__Exercise__
The required output consists solely of the lines from the line containing "## cells in the mapped netlist" through the end of the records, copied exactly.

-- The data follows --

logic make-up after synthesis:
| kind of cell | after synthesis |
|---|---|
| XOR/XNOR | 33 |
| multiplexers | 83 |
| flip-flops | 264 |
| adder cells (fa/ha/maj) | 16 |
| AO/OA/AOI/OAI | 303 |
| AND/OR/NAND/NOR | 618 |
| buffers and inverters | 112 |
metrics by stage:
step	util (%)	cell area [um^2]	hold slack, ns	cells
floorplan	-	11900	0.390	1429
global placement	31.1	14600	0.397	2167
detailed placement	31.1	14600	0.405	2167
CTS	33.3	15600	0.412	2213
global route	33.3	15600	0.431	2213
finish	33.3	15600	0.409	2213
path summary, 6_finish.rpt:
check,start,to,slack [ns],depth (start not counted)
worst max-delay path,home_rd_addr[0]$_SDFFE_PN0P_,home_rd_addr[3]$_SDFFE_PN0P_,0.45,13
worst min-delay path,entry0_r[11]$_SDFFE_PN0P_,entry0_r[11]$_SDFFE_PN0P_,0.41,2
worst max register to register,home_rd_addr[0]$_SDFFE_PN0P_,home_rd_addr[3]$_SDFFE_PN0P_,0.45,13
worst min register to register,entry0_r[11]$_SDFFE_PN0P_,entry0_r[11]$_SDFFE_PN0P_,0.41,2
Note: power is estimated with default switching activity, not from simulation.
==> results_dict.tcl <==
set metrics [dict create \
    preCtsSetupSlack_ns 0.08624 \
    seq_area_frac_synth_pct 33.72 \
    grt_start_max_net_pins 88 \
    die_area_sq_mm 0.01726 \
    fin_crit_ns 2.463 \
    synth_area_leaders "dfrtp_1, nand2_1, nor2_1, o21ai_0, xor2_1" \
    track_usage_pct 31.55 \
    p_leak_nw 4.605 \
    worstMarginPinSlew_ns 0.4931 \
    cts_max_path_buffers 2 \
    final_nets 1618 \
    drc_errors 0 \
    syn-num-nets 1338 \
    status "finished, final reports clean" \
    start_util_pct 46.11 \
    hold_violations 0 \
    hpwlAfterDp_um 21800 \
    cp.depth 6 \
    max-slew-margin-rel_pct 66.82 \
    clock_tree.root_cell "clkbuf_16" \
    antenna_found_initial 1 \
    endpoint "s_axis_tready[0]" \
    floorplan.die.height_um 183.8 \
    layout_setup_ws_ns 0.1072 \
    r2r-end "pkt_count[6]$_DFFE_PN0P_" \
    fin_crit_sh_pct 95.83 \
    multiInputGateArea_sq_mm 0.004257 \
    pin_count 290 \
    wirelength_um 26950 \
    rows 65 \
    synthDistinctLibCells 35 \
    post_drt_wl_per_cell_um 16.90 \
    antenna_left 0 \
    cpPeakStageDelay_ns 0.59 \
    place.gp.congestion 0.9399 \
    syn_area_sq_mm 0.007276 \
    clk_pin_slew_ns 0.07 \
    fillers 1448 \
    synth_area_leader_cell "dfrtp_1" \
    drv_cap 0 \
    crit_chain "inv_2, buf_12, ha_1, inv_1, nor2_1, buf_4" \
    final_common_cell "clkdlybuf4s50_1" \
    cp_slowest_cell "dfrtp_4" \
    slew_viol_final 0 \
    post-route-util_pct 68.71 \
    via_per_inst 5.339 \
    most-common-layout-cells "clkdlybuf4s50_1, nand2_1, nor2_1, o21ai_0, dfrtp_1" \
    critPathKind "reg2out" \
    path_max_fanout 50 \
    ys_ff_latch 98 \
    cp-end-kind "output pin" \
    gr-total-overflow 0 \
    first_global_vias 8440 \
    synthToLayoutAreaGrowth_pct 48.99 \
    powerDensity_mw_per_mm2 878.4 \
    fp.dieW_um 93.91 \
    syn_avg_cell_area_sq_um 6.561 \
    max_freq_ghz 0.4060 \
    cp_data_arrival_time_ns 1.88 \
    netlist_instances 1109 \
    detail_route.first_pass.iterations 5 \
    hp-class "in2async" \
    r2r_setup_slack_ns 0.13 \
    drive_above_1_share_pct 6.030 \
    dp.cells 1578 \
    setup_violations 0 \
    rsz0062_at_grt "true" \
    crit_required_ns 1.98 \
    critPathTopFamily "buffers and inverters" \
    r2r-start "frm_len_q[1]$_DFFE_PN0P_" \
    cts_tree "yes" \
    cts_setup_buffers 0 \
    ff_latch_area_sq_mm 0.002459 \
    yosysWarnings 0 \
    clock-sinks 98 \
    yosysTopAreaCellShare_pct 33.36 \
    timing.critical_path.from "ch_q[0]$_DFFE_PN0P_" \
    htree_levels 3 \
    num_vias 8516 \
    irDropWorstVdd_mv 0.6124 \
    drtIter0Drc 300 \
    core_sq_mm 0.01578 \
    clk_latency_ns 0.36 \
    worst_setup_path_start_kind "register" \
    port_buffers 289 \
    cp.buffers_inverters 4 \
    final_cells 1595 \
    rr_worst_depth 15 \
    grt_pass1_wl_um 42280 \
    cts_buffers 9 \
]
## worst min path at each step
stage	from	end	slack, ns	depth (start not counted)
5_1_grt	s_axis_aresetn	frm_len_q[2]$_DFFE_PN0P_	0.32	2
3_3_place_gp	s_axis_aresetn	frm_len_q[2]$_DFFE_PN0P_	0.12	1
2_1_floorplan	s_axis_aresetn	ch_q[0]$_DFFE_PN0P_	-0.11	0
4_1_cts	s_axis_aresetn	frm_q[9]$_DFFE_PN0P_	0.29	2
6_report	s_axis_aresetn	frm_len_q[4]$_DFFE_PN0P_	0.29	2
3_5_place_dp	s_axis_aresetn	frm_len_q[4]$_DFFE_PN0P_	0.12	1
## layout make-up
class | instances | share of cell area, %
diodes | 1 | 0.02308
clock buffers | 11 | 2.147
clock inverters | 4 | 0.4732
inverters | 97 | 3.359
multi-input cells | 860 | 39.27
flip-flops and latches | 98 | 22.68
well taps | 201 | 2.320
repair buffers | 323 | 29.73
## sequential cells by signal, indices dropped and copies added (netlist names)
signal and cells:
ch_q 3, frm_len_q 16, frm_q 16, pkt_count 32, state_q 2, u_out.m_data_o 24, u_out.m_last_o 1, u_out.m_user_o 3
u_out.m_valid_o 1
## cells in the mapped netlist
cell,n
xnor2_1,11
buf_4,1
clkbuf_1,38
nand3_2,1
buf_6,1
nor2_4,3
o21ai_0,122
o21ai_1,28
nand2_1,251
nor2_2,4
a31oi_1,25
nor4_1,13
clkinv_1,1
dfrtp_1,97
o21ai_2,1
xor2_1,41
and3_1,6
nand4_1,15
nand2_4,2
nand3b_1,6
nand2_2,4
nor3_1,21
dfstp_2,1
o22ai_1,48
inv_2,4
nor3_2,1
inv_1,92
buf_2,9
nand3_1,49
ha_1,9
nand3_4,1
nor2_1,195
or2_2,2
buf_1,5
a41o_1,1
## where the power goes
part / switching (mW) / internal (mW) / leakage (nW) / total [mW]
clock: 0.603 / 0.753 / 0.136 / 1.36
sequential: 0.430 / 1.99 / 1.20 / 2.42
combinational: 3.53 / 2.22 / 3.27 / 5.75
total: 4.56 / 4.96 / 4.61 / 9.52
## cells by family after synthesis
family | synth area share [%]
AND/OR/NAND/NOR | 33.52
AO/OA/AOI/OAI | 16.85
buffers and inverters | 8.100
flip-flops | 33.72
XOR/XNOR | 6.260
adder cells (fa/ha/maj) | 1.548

-- The data concluded --

__Exercise answer__
## cells in the mapped netlist
cell,n
xnor2_1,11
buf_4,1
clkbuf_1,38
nand3_2,1
buf_6,1
nor2_4,3
o21ai_0,122
o21ai_1,28
nand2_1,251
nor2_2,4
a31oi_1,25
nor4_1,13
clkinv_1,1
dfrtp_1,97
o21ai_2,1
xor2_1,41
and3_1,6
nand4_1,15
nand2_4,2
nand3b_1,6
nand2_2,4
nor3_1,21
dfstp_2,1
o22ai_1,48
inv_2,4
nor3_2,1
inv_1,92
buf_2,9
nand3_1,49
ha_1,9
nand3_4,1
nor2_1,195
or2_2,2
buf_1,5
a41o_1,1
## where the power goes
part / switching (mW) / internal (mW) / leakage (nW) / total [mW]
clock: 0.603 / 0.753 / 0.136 / 1.36
sequential: 0.430 / 1.99 / 1.20 / 2.42
combinational: 3.53 / 2.22 / 3.27 / 5.75
total: 4.56 / 4.96 / 4.61 / 9.52
## cells by family after synthesis
family | synth area share [%]
AND/OR/NAND/NOR | 33.52
AO/OA/AOI/OAI | 16.85
buffers and inverters | 8.100
flip-flops | 33.72
XOR/XNOR | 6.260
adder cells (fa/ha/maj) | 1.548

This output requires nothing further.